Task statement: Every line from the start of the records below to the line containing "Partial sum bits" should be retyped exactly, that line included, and no others.

Data provided:
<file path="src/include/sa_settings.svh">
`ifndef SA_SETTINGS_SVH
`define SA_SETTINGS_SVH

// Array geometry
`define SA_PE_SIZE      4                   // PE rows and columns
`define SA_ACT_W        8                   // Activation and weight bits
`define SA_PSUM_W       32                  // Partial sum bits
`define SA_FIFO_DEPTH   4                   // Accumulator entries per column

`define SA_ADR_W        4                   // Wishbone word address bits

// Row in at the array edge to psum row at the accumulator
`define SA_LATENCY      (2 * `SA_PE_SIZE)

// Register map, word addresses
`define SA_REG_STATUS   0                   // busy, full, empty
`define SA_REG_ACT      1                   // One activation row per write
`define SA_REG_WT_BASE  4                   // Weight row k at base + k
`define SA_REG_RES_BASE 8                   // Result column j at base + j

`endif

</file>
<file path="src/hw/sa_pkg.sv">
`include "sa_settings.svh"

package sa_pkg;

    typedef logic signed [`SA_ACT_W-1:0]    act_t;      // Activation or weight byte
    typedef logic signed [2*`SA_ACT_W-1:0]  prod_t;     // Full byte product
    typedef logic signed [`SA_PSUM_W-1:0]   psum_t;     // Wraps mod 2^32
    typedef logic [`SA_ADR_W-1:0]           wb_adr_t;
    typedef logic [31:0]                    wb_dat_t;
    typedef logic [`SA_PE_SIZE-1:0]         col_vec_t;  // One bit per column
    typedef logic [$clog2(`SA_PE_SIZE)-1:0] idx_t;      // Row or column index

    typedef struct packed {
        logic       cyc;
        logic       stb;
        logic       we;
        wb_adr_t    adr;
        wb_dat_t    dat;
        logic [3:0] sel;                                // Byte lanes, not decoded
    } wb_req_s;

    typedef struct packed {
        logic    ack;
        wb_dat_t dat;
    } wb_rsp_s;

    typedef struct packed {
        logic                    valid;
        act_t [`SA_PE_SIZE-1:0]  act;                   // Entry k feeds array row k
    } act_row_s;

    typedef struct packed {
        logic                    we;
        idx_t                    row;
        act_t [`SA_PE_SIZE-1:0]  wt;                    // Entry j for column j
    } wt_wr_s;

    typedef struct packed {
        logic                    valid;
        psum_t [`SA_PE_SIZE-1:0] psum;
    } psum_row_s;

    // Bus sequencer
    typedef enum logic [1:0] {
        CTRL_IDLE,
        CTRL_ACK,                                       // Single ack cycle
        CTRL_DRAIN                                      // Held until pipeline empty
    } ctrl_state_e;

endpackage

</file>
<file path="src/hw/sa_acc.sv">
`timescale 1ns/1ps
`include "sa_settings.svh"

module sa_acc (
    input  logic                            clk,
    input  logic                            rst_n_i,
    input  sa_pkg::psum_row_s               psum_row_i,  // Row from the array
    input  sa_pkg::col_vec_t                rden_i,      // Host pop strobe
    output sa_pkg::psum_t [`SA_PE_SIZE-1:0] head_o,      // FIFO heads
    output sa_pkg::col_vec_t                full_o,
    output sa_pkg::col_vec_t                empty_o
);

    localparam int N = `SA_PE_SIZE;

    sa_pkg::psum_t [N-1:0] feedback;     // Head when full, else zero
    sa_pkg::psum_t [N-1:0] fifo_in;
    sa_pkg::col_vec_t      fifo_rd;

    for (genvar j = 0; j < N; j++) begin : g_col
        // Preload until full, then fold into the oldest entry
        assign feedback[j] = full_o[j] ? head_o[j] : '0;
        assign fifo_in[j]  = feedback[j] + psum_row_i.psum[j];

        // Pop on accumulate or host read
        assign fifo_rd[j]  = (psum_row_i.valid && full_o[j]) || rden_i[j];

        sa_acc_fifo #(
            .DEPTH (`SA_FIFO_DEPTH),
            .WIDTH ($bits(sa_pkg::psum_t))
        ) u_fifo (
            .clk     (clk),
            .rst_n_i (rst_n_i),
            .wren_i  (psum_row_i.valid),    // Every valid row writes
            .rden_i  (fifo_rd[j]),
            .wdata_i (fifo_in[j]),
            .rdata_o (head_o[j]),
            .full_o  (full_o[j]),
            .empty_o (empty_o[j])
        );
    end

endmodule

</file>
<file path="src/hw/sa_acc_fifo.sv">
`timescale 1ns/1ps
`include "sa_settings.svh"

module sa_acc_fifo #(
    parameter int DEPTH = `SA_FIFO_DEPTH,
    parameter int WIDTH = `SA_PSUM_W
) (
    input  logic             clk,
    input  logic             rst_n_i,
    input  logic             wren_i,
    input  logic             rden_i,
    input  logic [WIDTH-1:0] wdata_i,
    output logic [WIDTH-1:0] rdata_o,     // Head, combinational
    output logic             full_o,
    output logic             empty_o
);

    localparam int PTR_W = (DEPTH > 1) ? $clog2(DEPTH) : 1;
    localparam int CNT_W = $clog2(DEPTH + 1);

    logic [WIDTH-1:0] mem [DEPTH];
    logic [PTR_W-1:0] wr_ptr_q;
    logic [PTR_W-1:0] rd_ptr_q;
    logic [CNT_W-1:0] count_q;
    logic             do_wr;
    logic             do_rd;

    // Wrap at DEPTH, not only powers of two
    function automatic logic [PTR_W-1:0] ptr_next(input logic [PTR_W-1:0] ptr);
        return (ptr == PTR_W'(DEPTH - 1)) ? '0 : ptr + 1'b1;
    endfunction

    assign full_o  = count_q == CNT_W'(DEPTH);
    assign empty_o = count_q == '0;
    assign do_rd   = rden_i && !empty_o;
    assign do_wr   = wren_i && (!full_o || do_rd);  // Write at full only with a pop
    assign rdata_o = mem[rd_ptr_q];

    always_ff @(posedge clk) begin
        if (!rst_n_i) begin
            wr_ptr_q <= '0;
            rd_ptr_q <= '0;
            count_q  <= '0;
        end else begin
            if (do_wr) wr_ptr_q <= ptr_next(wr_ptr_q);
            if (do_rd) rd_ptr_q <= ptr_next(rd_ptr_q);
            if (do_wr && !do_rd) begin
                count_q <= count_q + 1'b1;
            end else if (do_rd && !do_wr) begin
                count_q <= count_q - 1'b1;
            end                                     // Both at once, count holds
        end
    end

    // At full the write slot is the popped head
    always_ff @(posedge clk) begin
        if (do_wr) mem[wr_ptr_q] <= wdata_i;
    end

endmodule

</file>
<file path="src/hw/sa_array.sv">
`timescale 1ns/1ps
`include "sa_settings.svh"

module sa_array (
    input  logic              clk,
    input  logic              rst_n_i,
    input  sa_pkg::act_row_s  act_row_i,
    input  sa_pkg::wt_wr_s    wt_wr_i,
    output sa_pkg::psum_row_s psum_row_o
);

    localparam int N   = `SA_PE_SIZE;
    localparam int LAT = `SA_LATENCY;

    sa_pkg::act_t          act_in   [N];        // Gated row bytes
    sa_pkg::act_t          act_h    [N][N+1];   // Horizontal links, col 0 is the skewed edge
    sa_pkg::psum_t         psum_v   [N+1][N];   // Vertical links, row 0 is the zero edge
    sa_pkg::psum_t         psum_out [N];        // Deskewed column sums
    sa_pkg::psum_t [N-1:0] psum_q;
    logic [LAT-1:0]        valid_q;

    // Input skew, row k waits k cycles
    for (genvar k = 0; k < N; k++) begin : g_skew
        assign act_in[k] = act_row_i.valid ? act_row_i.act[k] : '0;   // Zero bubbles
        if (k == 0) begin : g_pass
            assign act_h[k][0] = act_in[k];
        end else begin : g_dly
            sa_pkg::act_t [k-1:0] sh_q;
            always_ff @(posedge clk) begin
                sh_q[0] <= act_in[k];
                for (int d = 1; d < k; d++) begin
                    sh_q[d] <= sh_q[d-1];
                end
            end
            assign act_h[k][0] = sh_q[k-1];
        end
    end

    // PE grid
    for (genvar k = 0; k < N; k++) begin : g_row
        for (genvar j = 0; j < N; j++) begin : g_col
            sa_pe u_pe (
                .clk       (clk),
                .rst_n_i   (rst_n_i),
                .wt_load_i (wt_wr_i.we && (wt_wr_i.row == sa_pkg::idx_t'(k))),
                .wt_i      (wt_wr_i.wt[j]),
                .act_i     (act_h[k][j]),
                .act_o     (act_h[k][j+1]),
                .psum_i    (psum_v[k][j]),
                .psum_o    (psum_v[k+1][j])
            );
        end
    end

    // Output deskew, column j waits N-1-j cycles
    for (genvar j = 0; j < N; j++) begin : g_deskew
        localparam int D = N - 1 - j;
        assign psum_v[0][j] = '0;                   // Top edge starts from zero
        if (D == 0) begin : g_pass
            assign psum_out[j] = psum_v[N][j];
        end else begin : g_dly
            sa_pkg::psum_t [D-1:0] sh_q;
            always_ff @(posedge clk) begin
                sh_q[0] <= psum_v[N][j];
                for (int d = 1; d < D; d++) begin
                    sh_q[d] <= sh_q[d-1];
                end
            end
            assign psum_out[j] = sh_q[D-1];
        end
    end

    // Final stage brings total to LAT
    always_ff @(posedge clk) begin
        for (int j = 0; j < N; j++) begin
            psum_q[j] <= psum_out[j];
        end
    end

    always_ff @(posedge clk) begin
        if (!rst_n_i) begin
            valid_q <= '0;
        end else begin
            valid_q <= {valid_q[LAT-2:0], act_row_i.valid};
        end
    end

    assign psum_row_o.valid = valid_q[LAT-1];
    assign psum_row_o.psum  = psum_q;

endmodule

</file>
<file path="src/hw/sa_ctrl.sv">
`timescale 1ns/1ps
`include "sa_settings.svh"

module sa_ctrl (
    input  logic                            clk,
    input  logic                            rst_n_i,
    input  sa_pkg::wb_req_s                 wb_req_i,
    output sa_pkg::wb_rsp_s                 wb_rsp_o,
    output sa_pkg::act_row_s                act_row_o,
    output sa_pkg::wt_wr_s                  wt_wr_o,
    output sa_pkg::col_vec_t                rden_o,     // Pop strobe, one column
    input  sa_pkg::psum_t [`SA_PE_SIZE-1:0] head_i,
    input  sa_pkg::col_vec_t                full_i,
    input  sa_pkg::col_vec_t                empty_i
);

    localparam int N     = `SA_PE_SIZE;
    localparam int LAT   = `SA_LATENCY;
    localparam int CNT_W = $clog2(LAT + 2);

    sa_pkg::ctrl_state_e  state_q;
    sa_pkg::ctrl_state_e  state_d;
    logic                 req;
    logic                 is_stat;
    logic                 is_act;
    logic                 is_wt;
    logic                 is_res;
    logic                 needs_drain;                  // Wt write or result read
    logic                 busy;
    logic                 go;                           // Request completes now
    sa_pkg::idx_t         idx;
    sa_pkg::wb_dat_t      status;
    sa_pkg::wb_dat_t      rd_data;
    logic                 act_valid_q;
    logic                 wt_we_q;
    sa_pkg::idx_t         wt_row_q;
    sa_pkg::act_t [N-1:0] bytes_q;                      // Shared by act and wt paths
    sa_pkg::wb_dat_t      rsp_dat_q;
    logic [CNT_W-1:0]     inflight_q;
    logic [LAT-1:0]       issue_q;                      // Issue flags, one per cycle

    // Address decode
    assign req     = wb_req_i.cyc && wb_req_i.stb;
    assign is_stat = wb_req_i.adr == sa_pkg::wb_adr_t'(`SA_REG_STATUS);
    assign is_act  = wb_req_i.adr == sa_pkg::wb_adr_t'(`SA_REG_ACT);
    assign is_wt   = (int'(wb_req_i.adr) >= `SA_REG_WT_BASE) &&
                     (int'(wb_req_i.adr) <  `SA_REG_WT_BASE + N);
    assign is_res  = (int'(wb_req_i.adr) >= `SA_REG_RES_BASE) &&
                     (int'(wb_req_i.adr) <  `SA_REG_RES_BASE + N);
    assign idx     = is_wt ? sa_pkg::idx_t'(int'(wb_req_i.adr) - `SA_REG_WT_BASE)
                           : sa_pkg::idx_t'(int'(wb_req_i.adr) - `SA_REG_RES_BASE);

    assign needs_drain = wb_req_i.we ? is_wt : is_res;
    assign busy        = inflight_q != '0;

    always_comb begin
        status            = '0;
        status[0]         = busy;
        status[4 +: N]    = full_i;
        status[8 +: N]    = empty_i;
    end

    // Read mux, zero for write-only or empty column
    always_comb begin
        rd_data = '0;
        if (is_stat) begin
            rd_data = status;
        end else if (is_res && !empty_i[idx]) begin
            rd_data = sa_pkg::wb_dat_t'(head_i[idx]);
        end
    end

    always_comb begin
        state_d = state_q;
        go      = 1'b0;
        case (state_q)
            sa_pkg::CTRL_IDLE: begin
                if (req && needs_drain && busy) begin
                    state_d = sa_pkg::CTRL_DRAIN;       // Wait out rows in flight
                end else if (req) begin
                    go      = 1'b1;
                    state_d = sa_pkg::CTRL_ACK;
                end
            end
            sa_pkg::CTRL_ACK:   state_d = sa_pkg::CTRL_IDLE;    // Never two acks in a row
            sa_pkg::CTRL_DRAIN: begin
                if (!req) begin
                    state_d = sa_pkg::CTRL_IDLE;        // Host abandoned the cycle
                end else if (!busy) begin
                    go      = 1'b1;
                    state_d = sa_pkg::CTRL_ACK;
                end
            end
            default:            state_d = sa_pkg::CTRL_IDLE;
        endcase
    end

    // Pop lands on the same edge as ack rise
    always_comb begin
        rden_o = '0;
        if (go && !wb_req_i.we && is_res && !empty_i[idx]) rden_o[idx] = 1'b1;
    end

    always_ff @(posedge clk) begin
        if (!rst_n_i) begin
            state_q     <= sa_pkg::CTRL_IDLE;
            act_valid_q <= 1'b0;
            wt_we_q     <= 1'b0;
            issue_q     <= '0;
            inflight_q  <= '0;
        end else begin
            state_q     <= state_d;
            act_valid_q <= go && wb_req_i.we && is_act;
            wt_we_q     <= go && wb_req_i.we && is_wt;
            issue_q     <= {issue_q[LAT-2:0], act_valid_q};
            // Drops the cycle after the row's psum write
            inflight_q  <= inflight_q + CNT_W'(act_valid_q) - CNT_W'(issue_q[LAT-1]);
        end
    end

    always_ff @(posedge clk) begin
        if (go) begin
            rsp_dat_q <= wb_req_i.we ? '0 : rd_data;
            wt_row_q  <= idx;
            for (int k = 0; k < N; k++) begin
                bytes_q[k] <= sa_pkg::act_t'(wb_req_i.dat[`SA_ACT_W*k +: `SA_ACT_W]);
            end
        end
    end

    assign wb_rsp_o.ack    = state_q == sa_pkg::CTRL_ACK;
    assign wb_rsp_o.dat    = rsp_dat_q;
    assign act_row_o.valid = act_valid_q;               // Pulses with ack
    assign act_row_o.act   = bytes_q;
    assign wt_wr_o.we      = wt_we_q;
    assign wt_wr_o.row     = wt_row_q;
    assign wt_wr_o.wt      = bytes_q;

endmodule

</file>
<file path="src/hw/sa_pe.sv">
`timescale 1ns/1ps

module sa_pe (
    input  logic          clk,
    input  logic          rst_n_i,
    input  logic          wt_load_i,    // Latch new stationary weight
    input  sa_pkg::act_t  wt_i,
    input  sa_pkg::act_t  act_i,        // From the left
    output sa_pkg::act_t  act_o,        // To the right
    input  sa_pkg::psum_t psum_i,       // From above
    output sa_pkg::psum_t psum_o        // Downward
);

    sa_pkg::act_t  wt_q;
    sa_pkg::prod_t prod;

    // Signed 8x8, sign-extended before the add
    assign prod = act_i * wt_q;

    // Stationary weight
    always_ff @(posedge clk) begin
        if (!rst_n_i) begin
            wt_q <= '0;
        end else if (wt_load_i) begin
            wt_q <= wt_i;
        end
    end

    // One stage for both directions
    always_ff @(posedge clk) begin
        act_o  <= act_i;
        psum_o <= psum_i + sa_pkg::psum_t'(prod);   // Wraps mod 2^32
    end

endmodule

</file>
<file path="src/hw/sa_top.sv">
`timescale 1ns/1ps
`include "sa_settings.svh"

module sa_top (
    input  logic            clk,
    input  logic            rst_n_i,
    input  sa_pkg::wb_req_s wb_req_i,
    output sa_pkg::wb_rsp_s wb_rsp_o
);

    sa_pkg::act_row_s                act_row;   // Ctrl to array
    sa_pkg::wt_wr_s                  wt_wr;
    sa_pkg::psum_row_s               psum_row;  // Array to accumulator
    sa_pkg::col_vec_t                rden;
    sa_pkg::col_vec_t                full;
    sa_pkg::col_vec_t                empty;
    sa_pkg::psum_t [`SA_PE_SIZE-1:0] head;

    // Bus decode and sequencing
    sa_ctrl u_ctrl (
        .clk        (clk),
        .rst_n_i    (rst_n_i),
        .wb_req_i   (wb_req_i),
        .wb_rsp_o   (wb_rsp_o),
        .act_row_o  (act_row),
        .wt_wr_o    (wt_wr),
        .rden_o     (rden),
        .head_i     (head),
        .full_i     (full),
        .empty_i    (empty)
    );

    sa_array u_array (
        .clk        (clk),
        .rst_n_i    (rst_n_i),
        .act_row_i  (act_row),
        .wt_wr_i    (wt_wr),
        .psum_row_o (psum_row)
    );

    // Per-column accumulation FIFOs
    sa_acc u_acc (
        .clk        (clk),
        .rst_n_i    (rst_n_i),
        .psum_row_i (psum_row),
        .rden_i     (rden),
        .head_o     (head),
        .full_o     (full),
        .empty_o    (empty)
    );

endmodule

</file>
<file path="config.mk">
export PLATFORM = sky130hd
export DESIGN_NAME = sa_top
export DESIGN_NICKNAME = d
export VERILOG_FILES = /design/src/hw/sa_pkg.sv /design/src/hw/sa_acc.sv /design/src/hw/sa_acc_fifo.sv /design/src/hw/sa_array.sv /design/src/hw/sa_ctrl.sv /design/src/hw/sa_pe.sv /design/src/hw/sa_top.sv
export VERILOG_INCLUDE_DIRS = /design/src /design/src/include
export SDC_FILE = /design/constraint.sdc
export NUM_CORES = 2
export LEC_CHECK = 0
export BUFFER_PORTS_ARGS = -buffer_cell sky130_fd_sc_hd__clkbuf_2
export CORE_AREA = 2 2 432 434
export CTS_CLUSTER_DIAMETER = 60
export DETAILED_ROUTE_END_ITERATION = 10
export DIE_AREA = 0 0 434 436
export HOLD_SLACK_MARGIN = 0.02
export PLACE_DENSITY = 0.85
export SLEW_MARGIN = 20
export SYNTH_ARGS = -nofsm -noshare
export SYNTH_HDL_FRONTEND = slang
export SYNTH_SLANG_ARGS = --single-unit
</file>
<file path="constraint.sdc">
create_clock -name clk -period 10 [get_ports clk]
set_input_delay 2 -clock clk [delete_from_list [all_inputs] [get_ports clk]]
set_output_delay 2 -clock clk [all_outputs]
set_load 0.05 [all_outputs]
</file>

The completed task:
<file path="src/include/sa_settings.svh">
`ifndef SA_SETTINGS_SVH
`define SA_SETTINGS_SVH

// Array geometry
`define SA_PE_SIZE      4                   // PE rows and columns
`define SA_ACT_W        8                   // Activation and weight bits
`define SA_PSUM_W       32                  // Partial sum bits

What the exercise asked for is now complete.